To balance our body clock, we must have sufficient amount of tryptophan. For many years, natural health scientists have labored to bottle L-tryptophan. These days, tryptophan supplements are being recommended to chronic insomniacs, or to night-shift workers who find they can’t sleep in the daytime. But for the most part, tryptophan manufacturers have met with a lot of frustration, as bottled supplements of the tryptophan have been reported to cause unpleasant side effects such as confusion and ‘fuzzy brain’, nerve pain, stiffness of limbs and joints, fatigue, hair loss, skin disorders and a variety of allegies, and severe muscle pain.
There may be bottled ‘sleep-aid’ supplements being sold in natural health food shops and pharmacies containing tryptophan supplements. It would be to your benefit to do proper research regarding the wisdom of taking manufactured tryptophan. There are foods you can instead eat (and enjoy!) that naturally contain tryptophan which could be a better way of increasing your levels of this amino acid:
oatmeal, chia seeds, turkey breast, fish, pumpkin seeds, tofu,
peanut butter, eggs, cottage cheese, and bananas.
STUDIES ABOUT PROLONGED SLEEP DEPRIVATION
Too little or too much sleep, that is sleeping less or more than 6 to 8 hours on average, is linked to premature death.
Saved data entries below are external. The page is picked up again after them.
### config.mk
export PLATFORM = sky130hd
export DESIGN_NAME = sso_select_output_ctrl
export DESIGN_NICKNAME = d
export VERILOG_FILES = /design/src/common/sso_pkg.sv /design/src/hdl/sso_burst_counter.sv /design/src/hdl/sso_select_output_ctrl.sv
export SDC_FILE = /design/constraint.sdc
export NUM_CORES = 1
export LEC_CHECK = 0
export BUFFER_PORTS_ARGS = -buffer_cell sky130_fd_sc_hd__buf_2
export CORE_ASPECT_RATIO = 1.75
export CORE_MARGIN = 4
export CORE_UTILIZATION = 55
export DETAILED_ROUTE_END_ITERATION = 7
export GPL_TIMING_DRIVEN = 0
export PLACE_DENSITY_LB_ADDON = 0.1
export SYNTH_ARGS = -nofsm -noshare
export SYNTH_HDL_FRONTEND = slang
export SYNTH_SLANG_ARGS = --single-unit
### constraint.sdc
create_clock -name clk -period 2.3 [get_ports clk]
set_input_delay 0.115 -clock clk [delete_from_list [all_inputs] [get_ports clk]]
set_output_delay 0.115 -clock clk [all_outputs]
set_load 0.01 [all_outputs]
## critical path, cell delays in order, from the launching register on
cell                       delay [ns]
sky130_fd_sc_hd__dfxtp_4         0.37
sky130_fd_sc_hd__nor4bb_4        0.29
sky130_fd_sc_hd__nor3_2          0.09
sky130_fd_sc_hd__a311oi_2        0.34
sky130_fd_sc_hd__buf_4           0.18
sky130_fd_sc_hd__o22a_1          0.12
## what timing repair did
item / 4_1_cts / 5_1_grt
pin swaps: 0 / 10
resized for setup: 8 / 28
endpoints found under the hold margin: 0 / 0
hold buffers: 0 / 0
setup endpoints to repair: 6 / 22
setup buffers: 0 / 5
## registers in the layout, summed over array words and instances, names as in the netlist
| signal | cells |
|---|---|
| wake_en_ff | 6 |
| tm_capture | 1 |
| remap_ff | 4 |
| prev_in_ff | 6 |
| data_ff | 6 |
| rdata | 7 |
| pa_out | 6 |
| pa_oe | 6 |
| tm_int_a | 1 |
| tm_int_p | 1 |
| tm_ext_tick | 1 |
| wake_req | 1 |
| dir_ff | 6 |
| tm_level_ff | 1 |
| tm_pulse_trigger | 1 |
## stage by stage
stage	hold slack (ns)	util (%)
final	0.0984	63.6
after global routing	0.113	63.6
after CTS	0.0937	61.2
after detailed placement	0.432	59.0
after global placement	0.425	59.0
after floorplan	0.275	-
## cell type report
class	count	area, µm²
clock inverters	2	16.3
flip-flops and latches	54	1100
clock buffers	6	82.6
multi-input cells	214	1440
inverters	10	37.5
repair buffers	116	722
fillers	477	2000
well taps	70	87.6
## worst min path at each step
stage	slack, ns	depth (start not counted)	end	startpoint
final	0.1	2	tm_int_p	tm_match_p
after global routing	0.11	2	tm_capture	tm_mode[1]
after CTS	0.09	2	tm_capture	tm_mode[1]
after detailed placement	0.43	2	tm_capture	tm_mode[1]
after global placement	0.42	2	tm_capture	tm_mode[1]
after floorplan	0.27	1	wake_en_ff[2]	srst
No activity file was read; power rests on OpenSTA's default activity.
--- src/rtl/phy_power_if.sv ---
// Purpose: control bundle between sequencer and phy power block
// Assumes: single clock
// Notes:   pulses are one cycle long
`timescale 1ns/100ps
interface phy_power_if;
   logic power_down;
   logic isolate_clear;
   logic isolate;
   logic settled;
   logic line_oe_n;
   modport ctrl (output power_down, output isolate_clear,
                 input isolate, input settled, input line_oe_n);
   modport phy  (input power_down, input isolate_clear,
                 output isolate, output settled, output line_oe_n);
endinterface : phy_power_if

--- src/rtl/clock_gate.sv ---
// Purpose: divided clock with glitch-free gate
// Assumes: enable may change at any cycle
// Notes:   gate only moves while the divided level is low
`timescale 1ns/100ps
module clock_gate #(
   parameter int DIV = 2
) (
   input  wire logic clock_i,
   input  wire logic reset_i,
   input  wire logic enable_i,
   output logic      gated_clock_o,
   output logic      running_o
);
   logic [7:0] div_reg;
   logic       level_reg;
   logic       gate_reg;
   wire        tick = (div_reg == 8'(DIV - 1));
   wire        level_next = tick ? ~level_reg : level_reg;

   always_ff @(posedge clock_i or posedge reset_i) begin
      if (reset_i) begin
         div_reg   <= 8'h00;
         level_reg <= 1'b0;
         gate_reg  <= 1'b1;
      end else begin
         div_reg <= tick ? 8'h00 : div_reg + 8'h01;
         if (tick) begin
            level_reg <= ~level_reg;
         end
         // the output follows the next level, so the gate may only move while that is low
         if (!level_next) begin
            gate_reg <= enable_i;
         end
      end
   end

   always_ff @(posedge clock_i or posedge reset_i) begin
      if (reset_i) begin
         gated_clock_o <= 1'b0;
      end else begin
         gated_clock_o <= level_next & gate_reg;
      end
   end

   assign running_o = gate_reg;
endmodule : clock_gate

--- src/rtl/phy_power.sv ---
// Purpose: internal phy power-down and isolation state
// Assumes: settle count long, so a parameter
// Notes:   line outputs float while powered down
`timescale 1ns/100ps
module phy_power #(
   parameter int SETTLE_CYCLES = low_power_pkg::PHY_SETTLE_CYCLES
) (
   input  wire logic  clock_i,
   input  wire logic  reset_i,
   phy_power_if.phy   pwr
);
   logic [31:0] wait_reg;
   logic        down_reg;
   logic        iso_reg;
   logic        oe_n_reg;

   always_ff @(posedge clock_i or posedge reset_i) begin
      if (reset_i) begin
         down_reg <= 1'b0;
         iso_reg  <= 1'b0;
         oe_n_reg <= 1'b0;
         wait_reg <= 32'h0000_0000;
      end else begin
         down_reg <= pwr.power_down;
         oe_n_reg <= pwr.power_down;
         if (down_reg && !pwr.power_down) begin
            iso_reg <= 1'b1;
         end else if (pwr.isolate_clear) begin
            iso_reg  <= 1'b0;
            wait_reg <= 32'(SETTLE_CYCLES);
         end
         if (pwr.power_down) begin
            wait_reg <= 32'h0000_0000;
         end else if (wait_reg != 32'h0000_0000 && !pwr.isolate_clear) begin
            wait_reg <= wait_reg - 32'h0000_0001;
         end
      end
   end

   assign pwr.isolate   = iso_reg;
   assign pwr.line_oe_n = oe_n_reg;
   assign pwr.settled   = !down_reg && !iso_reg && (wait_reg == 32'h0000_0000);
endmodule : phy_power
`src/hdl/fsc_pkg.sv`:
```
package fsc_pkg;
  // ------------
  // Register offsets
  // ------------
  localparam logic [7:0] OFS_CTRL   = 8'h00;
  localparam logic [7:0] OFS_STAT   = 8'h04;
  localparam logic [7:0] OFS_ISR    = 8'h08;
  localparam logic [7:0] OFS_IER    = 8'h0c;
  localparam logic [7:0] OFS_HEIGHT = 8'h10;
  localparam logic [7:0] OFS_WIDTH  = 8'h14;
  localparam logic [7:0] OFS_BUF0   = 8'h24;
  localparam logic [7:0] OFS_BUF1   = 8'h28;
  localparam logic [7:0] OFS_BUF2   = 8'h2c;
  localparam logic [7:0] OFS_BSIZE  = 8'h30;
  localparam logic [7:0] OFS_DEPTH  = 8'h34;
  // ------------
  // Field positions and reset values
  // ------------
  localparam int CB_EN     = 0;
  localparam int CB_MOT    = 1;
  localparam int CB_UPD    = 2;
  localparam int CB_CANCEL = 3;
  localparam int CB_FORCE  = 4;
  localparam logic [4:0] CTRL_RST = 5'h00;
  localparam int IRQ_N      = 11;
  localparam int EXT_EVT_N  = 7;
  localparam int WDT_W      = 11;
  localparam int BSZ_W      = 24;
  localparam logic [1:0] DEP_12 = 2'h2;
  localparam int PAIR_W10   = 40;
  localparam int PAIR_W12   = 48;
  // ------------
  // Memory master
  // ------------
  localparam int BURST_LEN = 32;
  localparam logic [7:0] AXLEN_FIX = 8'h1f;
  localparam logic [1:0] BURST_INCR = 2'h1;
  localparam logic [1:0] RD_MAX_OUT = 2'h2;
  localparam logic [1:0] WR_ID = 2'h2;
  typedef enum logic [3:0] {
    WS_FILL = 4'b0001,
    WS_ADDR = 4'b0010,
    WS_DATA = 4'b0100,
    WS_RESP = 4'b1000
  } wst_t;
endpackage

```
`src/hdl/pair_word_packer.sv`:
```
`timescale 1ns/1ns
module pair_word_packer
  import fsc_pkg::*;
(
  // Clock and reset
  input  wire logic        ref_clk,
  input  wire logic        resetn,
  input  wire logic        clkEn,
  // Mode
  input  wire logic        twelveBit,
  // Pair input
  input  wire logic        pairValid,
  input  wire logic [35:0] pixIn,
  input  wire logic [11:0] errIn,
  output logic             pairReady,
  // Word output
  output logic             wordValid,
  output logic [31:0]      wordData,
  input  wire logic        wordReady
);
  // ------------
  // Bit accumulator
  // ------------
  logic [79:0] acc_r;
  logic [6:0]  fill_r;
  logic [79:0] pairBits;
  logic [6:0]  pairLen;

  always_comb begin
    if (twelveBit) begin
      pairBits = {32'h0, errIn, pixIn};
      pairLen  = 7'(PAIR_W12);
    end else begin
      pairBits = {40'h0, errIn[9:0], pixIn[29:0]};
      pairLen  = 7'(PAIR_W10);
    end
  end

  assign pairReady = (fill_r < 7'd32);
  assign wordValid = (fill_r >= 7'd32);
  assign wordData  = acc_r[31:0];

  always_ff @(posedge ref_clk) begin
    if (!resetn) begin
      acc_r  <= 80'h0;
      fill_r <= 7'h0;
    end else if (clkEn) begin
      if (pairValid && pairReady) begin
        acc_r  <= acc_r | (pairBits << fill_r);
        fill_r <= fill_r + pairLen;
      end else if (wordValid && wordReady) begin
        acc_r  <= acc_r >> 32;
        fill_r <= fill_r - 7'd32;
      end
    end
  end
endmodule // pair_word_packer

```
`src/hdl/field_store_config_ctrl.sv`:
```
`timescale 1ns/1ns
// Operation
// One write stream, two read streams.
// Short depths pack four pairs in five words.
// Twelve-bit packs two pairs in three words.
// Software keeps line words whole.
// Configuration shadowed into processing copies.
// Global register holds force and disable.
// Software edits copies, then requests update.
// Pending update locks configuration registers.
// Frame boundary copies pending values to shadows.
// Cancel clears pending update at once.
// Eleven events, sticky, enabled, cleared individually.
// One register access at a time.
// Simultaneous write served first, read stalled.
// Unneeded optional bus signals left unconnected.
// Motion mode stores stream in memory.
// Rotating three field store.
// Buffer bases and size set by software.
// Memory port on its own clock; the code clocks it from ref_clk like the register port.
// Three streams share one master port.
// Memory data width parameter 32 to 256.
// Interleave pixels and errors by depth.
// Frame end advances buffer pointers.
// Bursts fixed 32 beats, never narrow.
// Read IDs 0/1, two outstanding, rready high.
// Buffer size in words, 24 bits.
// Write rotates 0,1,2; reads take previous two.
module field_store_config_ctrl
  import fsc_pkg::*;
#(
  parameter int DW = 64
) (
  // Clock and reset
  input  wire logic                 ref_clk,
  input  wire logic                 resetn,
  input  wire logic                 clkEn,
  // Register port
  input  wire logic [7:0]           regAddr,
  input  wire logic [31:0]          regWrData,
  input  wire logic                 regWr,
  input  wire logic                 regRd,
  output logic      [31:0]          regRdData,
  // Video side
  input  wire logic                 frameEnd,
  input  wire logic [EXT_EVT_N-1:0] evtIn,
  input  wire logic                 pixValid,
  input  wire logic [35:0]          pixData,
  input  wire logic [11:0]          errData,
  output logic                      pixReady,
  output logic      [1:0]           rdValid,
  output logic      [DW-1:0]        rdData,
  // Configuration to processing
  output logic                      deintEnable,
  output logic                      motionEnable,
  output logic                      forceBypass,
  output logic      [WDT_W-1:0]     cfgWidth,
  output logic      [WDT_W-1:0]     cfgHeight,
  output logic      [1:0]           cfgDepth,
  output logic                      updPending,
  output logic                      irqOut,
  // Memory write channels
  output logic                      awvalid,
  input  wire logic                 awready,
  output logic      [31:0]          awaddr,
  output logic      [7:0]           awlen,
  output logic      [2:0]           awsize,
  output logic      [1:0]           awburst,
  output logic      [1:0]           awid,
  output logic                      wvalid,
  input  wire logic                 wready,
  output logic      [DW-1:0]        wdata,
  output logic      [DW/8-1:0]      wstrb,
  output logic                      wlast,
  input  wire logic                 bvalid,
  output logic                      bready,
  // Memory read channels
  output logic                      arvalid,
  input  wire logic                 arready,
  output logic      [31:0]          araddr,
  output logic      [7:0]           arlen,
  output logic      [2:0]           arsize,
  output logic      [1:0]           arburst,
  output logic      [1:0]           arid,
  input  wire logic                 rvalid,
  output logic                      rready,
  input  wire logic [DW-1:0]        rdata,
  input  wire logic [1:0]           rid,
  input  wire logic                 rlast
);
  localparam int WPB = DW / 32;
  localparam logic [25:0] BB = 26'(BURST_LEN * DW / 8);
  localparam logic [2:0] SZ = 3'($clog2(DW / 8));

  function automatic logic [1:0] prevIdx(input logic [1:0] i);
    prevIdx = (i == 2'd0) ? 2'd2 : i - 2'd1;
  endfunction

  function automatic logic [1:0] nextIdx(input logic [1:0] i);
    nextIdx = (i == 2'd2) ? 2'd0 : i + 2'd1;
  endfunction

  // --------------------------------------------------------------------
  // Register state
  // --------------------------------------------------------------------
  logic [4:0]       ctrl_r;
  logic             pending_r;
  logic [WDT_W-1:0] width_r, height_r, shWidth_r, shHeight_r;
  logic [1:0]       depth_r, shDepth_r;
  logic [31:0]      buf_r [3];
  logic [31:0]      shBuf_r [3];
  logic [BSZ_W-1:0] bsize_r, shBsize_r;
  logic [IRQ_N-1:0] isr_r, ier_r;
  logic [31:0]      rdData_r, rdMux;
  logic             rdDefer_r;
  logic [1:0]       wrIdx_r;
  logic             wrDone, motionOn, ctrlWr, apply, cancelW, updW, cfgWr;
  logic [IRQ_N-1:0] evts;

  assign ctrlWr   = regWr && (regAddr == OFS_CTRL);
  assign cancelW  = ctrlWr && regWrData[CB_CANCEL];
  assign updW     = ctrlWr && regWrData[CB_UPD];
  assign apply    = frameEnd && pending_r;
  assign cfgWr    = regWr && !pending_r;
  assign motionOn = ctrl_r[CB_EN] && ctrl_r[CB_MOT] && !ctrl_r[CB_FORCE];
  assign evts = {evtIn, wrDone, frameEnd && motionOn, cancelW && pending_r, apply};

  // Global register lives on the bus side and acts at once.
  always_ff @(posedge ref_clk) begin
    if (!resetn) begin
      ctrl_r    <= CTRL_RST;
      pending_r <= 1'b0;
    end else if (clkEn) begin
      if (ctrlWr) begin
        ctrl_r <= {regWrData[CB_FORCE], 2'b00, regWrData[CB_MOT:CB_EN]};
      end
      if (cancelW) begin
        pending_r <= 1'b0;
      end else if (updW) begin
        pending_r <= 1'b1;
      end else if (apply) begin
        pending_r <= 1'b0;
      end
    end
  end

  // Bus-side copies, freely written unless an update is queued.
  always_ff @(posedge ref_clk) begin
    if (!resetn) begin
      width_r  <= '0;
      height_r <= '0;
      depth_r  <= 2'h0;
      bsize_r  <= '0;
      buf_r    <= '{default: 32'h0};
    end else if (clkEn && cfgWr) begin
      case (regAddr)
        OFS_WIDTH:  width_r  <= regWrData[WDT_W-1:0];
        OFS_HEIGHT: height_r <= regWrData[WDT_W-1:0];
        OFS_DEPTH:  depth_r  <= regWrData[1:0];
        OFS_BSIZE:  bsize_r  <= regWrData[BSZ_W-1:0];
        OFS_BUF0:   buf_r[0] <= regWrData;
        OFS_BUF1:   buf_r[1] <= regWrData;
        OFS_BUF2:   buf_r[2] <= regWrData;
        default:    ;
      endcase
    end
  end

  // Processing-side shadows, loaded only on a frame boundary.
  always_ff @(posedge ref_clk) begin
    if (!resetn) begin
      shWidth_r  <= '0;
      shHeight_r <= '0;
      shDepth_r  <= 2'h0;
      shBsize_r  <= '0;
      shBuf_r    <= '{default: 32'h0};
    end else if (clkEn && apply) begin
      shWidth_r  <= width_r;
      shHeight_r <= height_r;
      shDepth_r  <= depth_r;
      shBsize_r  <= bsize_r;
      shBuf_r    <= buf_r;
    end
  end

  // Sticky events; a new event beats a clear in the same cycle.
  always_ff @(posedge ref_clk) begin
    if (!resetn) begin
      isr_r <= '0;
      ier_r <= '0;
    end else if (clkEn) begin
      if (regWr && regAddr == OFS_IER) begin
        ier_r <= regWrData[IRQ_N-1:0];
      end
      if (regWr && regAddr == OFS_ISR) begin
        isr_r <= (isr_r & ~regWrData[IRQ_N-1:0]) | evts;
      end else begin
        isr_r <= isr_r | evts;
      end
    end
  end

  always_comb begin
    case (regAddr)
      OFS_CTRL:   rdMux = {27'h0, ctrl_r};
      OFS_STAT:   rdMux = {29'h0, wrIdx_r, pending_r};
      OFS_ISR:    rdMux = {21'h0, isr_r};
      OFS_IER:    rdMux = {21'h0, ier_r};
      OFS_WIDTH:  rdMux = {21'h0, width_r};
      OFS_HEIGHT: rdMux = {21'h0, height_r};
      OFS_DEPTH:  rdMux = {30'h0, depth_r};
      OFS_BSIZE:  rdMux = {8'h0, bsize_r};
      OFS_BUF0:   rdMux = buf_r[0];
      OFS_BUF1:   rdMux = buf_r[1];
      OFS_BUF2:   rdMux = buf_r[2];
      default:    rdMux = 32'h0;
    endcase
  end

  // A read that meets a write is answered one cycle late.
  always_ff @(posedge ref_clk) begin
    if (!resetn) begin
      rdData_r  <= 32'h0;
      rdDefer_r <= 1'b0;
    end else if (clkEn) begin
      rdDefer_r <= regRd && regWr;
      if ((regRd && !regWr) || rdDefer_r) begin
        rdData_r <= rdMux;
      end else begin
        rdData_r <= 32'h0;
      end
    end
  end

  assign regRdData    = rdData_r;
  assign deintEnable  = ctrl_r[CB_EN];
  assign motionEnable = ctrl_r[CB_MOT];
  assign forceBypass  = ctrl_r[CB_FORCE];
  assign cfgWidth     = shWidth_r;
  assign cfgHeight    = shHeight_r;
  assign cfgDepth     = shDepth_r;
  assign updPending   = pending_r;
  assign irqOut       = |(isr_r & ier_r);

  // --------------------------------------------------------------------
  // Triple field rotation
  // --------------------------------------------------------------------
  logic [25:0] fieldBytes;
  logic [1:0]  rdIdx [2];

  assign fieldBytes = {shBsize_r, 2'b00};
  assign rdIdx[0]   = prevIdx(wrIdx_r);
  assign rdIdx[1]   = prevIdx(prevIdx(wrIdx_r));

  always_ff @(posedge ref_clk) begin
    if (!resetn) begin
      wrIdx_r <= 2'h0;
    end else if (clkEn && frameEnd && motionOn) begin
      wrIdx_r <= nextIdx(wrIdx_r);
    end
  end

  // --------------------------------------------------------------------
  // Write stream
  // --------------------------------------------------------------------
  wst_t        wst_r;
  logic [DW-1:0] mem_r [BURST_LEN];
  logic [DW-1:0] wData_r;
  logic [4:0]  beat_r;
  logic [3:0]  wSel_r;
  logic [25:0] wrOff_r;
  logic [31:0] awAddr_r;
  logic        wordValid, wordReady, pairReady;
  logic [31:0] word;

  pair_word_packer u_packer (
    .ref_clk   (ref_clk),
    .resetn    (resetn),
    .clkEn     (clkEn),
    .twelveBit (shDepth_r == DEP_12),
    .pairValid (pixValid && motionOn),
    .pixIn     (pixData),
    .errIn     (errData),
    .pairReady (pairReady),
    .wordValid (wordValid),
    .wordData  (word),
    .wordReady (wordReady)
  );

  assign pixReady  = motionOn ? pairReady : 1'b1;
  assign wordReady = (wst_r == WS_FILL);
  assign wrDone    = (wst_r == WS_RESP) && bvalid;

  // A whole burst is gathered before the address goes out.
  always_ff @(posedge ref_clk) begin
    if (!resetn) begin
      wst_r    <= WS_FILL;
      beat_r   <= 5'h0;
      wSel_r   <= 4'h0;
      wData_r  <= '0;
      awAddr_r <= 32'h0;
    end else if (clkEn) begin
      case (wst_r)
        WS_FILL: if (wordValid) begin
          mem_r[beat_r][wSel_r*32 +: 32] <= word;
          if (wSel_r == 4'(WPB - 1)) begin
            wSel_r <= 4'h0;
            beat_r <= beat_r + 5'h1;
            if (beat_r == 5'(BURST_LEN - 1)) begin
              wst_r    <= WS_ADDR;
              awAddr_r <= shBuf_r[wrIdx_r] + 32'(wrOff_r);
            end
          end else begin
            wSel_r <= wSel_r + 4'h1;
          end
        end
        WS_ADDR: if (awready) begin
          wst_r   <= WS_DATA;
          wData_r <= mem_r[0];
        end
        WS_DATA: if (wready) begin
          beat_r  <= beat_r + 5'h1;
          wData_r <= mem_r[beat_r + 5'h1];
          if (beat_r == 5'(BURST_LEN - 1)) begin
            wst_r <= WS_RESP;
          end
        end
        WS_RESP: if (bvalid) begin
          wst_r <= WS_FILL;
        end
        default: wst_r <= WS_FILL;
      endcase
    end
  end

  always_ff @(posedge ref_clk) begin
    if (!resetn) begin
      wrOff_r <= 26'h0;
    end else if (clkEn) begin
      if (frameEnd) begin
        wrOff_r <= 26'h0;
      end else if (wst_r == WS_ADDR && awready) begin
        wrOff_r <= wrOff_r + BB;
      end
    end
  end

  // Lock, cache, prot and qos are absent.  R14
  assign awvalid = (wst_r == WS_ADDR);
  assign awaddr  = awAddr_r;
  assign awlen   = AXLEN_FIX;
  assign awsize  = SZ;
  assign awburst = BURST_INCR;
  assign awid    = WR_ID;
  assign wvalid  = (wst_r == WS_DATA);
  assign wdata   = wData_r;
  assign wstrb   = '1;
  assign wlast   = (wst_r == WS_DATA) && (beat_r == 5'(BURST_LEN - 1));
  assign bready  = (wst_r == WS_RESP);

  // --------------------------------------------------------------------
  // Read streams
  // --------------------------------------------------------------------
  logic        arValid_r, turn_r;
  logic [31:0] arAddr_r;
  logic [1:0]  arId_r;
  logic [25:0] rdOff_r [2];
  logic [1:0]  outs_r [2];
  logic [1:0]  rdValid_r;
  logic [DW-1:0] rData_r;
  logic        elig [2];
  logic        pick;

  always_comb begin
    for (int s = 0; s < 2; s++) begin
      elig[s] = motionOn && (outs_r[s] < RD_MAX_OUT) && (rdOff_r[s] < fieldBytes);
    end
    pick = elig[turn_r] ? turn_r : !turn_r;
  end

  always_ff @(posedge ref_clk) begin
    if (!resetn) begin
      arValid_r <= 1'b0;
      arAddr_r  <= 32'h0;
      arId_r    <= 2'h0;
      turn_r    <= 1'b0;
      rdOff_r   <= '{default: 26'h0};
      outs_r    <= '{default: 2'h0};
    end else if (clkEn) begin
      for (int s = 0; s < 2; s++) begin
        if (arValid_r && arready && arId_r == 2'(s)) begin
          if (!(rvalid && rlast && rid == 2'(s))) begin
            outs_r[s] <= outs_r[s] + 2'h1;
          end
        end else if (rvalid && rlast && rid == 2'(s)) begin
          outs_r[s] <= outs_r[s] - 2'h1;
        end
        if (frameEnd) begin
          rdOff_r[s] <= 26'h0;
        end else if (arValid_r && arready && arId_r == 2'(s)) begin
          rdOff_r[s] <= rdOff_r[s] + BB;
        end
      end
      if (arValid_r) begin
        if (arready) begin
          arValid_r <= 1'b0;
        end
      end else if (elig[pick] && !frameEnd) begin
        arValid_r <= 1'b1;
        arId_r    <= {1'b0, pick};
        arAddr_r  <= shBuf_r[rdIdx[pick]] + 32'(rdOff_r[pick]);
        turn_r    <= !pick;
      end
    end
  end

  always_ff @(posedge ref_clk) begin
    if (!resetn) begin
      rdValid_r <= 2'h0;
      rData_r   <= '0;
    end else if (clkEn) begin
      rdValid_r <= {rvalid && rid == 2'h1, rvalid && rid == 2'h0};
      rData_r   <= rdata;
    end
  end

  assign arvalid = arValid_r;
  assign araddr  = arAddr_r;
  assign arlen   = AXLEN_FIX;
  assign arsize  = SZ;
  assign arburst = BURST_INCR;
  assign arid    = arId_r;
  assign rready  = 1'b1;
  assign rdValid = rdValid_r;
  assign rdData  = rData_r;
endmodule // field_store_config_ctrl

```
This was found by a new study that pooled data on more than 1.3 million participants worldwide, by researchers at the University of Warwick in the UK and the Federico II University Medical School in Naples, Italy, and published in the 1 May issue of the journal Sleep.
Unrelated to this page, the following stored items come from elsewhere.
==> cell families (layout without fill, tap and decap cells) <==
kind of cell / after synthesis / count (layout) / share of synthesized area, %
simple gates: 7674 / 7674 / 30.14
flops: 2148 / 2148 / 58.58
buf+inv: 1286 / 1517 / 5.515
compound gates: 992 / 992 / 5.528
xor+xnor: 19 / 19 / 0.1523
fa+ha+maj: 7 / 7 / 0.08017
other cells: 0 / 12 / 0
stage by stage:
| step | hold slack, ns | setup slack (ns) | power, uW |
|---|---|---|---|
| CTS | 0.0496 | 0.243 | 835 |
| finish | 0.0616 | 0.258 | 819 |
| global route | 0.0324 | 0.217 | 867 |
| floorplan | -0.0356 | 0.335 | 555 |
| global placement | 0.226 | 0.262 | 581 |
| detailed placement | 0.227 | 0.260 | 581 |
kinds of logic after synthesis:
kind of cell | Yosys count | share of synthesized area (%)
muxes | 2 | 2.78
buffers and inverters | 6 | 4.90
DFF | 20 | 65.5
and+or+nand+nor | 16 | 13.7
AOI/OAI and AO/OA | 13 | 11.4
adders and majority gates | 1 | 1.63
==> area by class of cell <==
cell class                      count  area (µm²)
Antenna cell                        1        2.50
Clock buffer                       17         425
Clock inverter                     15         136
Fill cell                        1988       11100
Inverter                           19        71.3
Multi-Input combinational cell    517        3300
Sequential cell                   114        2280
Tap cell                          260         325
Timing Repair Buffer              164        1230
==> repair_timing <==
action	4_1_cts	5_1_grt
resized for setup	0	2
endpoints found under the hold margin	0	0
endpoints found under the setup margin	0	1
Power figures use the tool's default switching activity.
First author Professor Francesco Cappuccio, who heads the Sleep, Health and Society Programme at the University of Warwick, and colleagues, found that sleeping less than 6 hours a night was linked to a 12 per cent higher chance of premature death compared to sleeping the recommended 6 to 8 hours.
In a press statement, Cappuccio, who is also Consultant Physician at the University Hospitals Coventry and Warwickshire NHS Trust, suggested that: “Modern society has seen a gradual reduction in the average amount of sleep people take, and this pattern is more common amongst full-time workers, suggesting that it may be due to societal pressures for longer working hours and more shift-work.”
In a similar study, researchers in West Virginia, US have discovered that disrupting the body clock or circadian rhythm could interfere with a normal 24 hour cycle of high and low triglycerides in a way that leaves them at a high level all the time, potentially raising the risk of atherosclerosis and heart disease.
A study in the Aug. 1 issue of the journal SLEEP suggests that regularly sleeping for less than seven hours per day is associated with an increased risk of cardiovascular disease. Results show that eight percent of the study population reported sleeping five hours per day or less including naps, and multivariable logistic regression analysis revealed that their risk of any cardiovascular disease was more than two times higher than that of people who reported a daily sleep duration of seven hours.
“Our study findings suggest that abnormal sleep duration adversely affects cardiovascular health,” said principal investigator Anoop Shankar, MD, PhD, Associate Professor in the Department of Community Medicine at West Virginia University School of Medicine in Morgantown, W.V. “Sleep disturbances may be a risk factor for cardiovascular disease even among apparently healthy subjects.”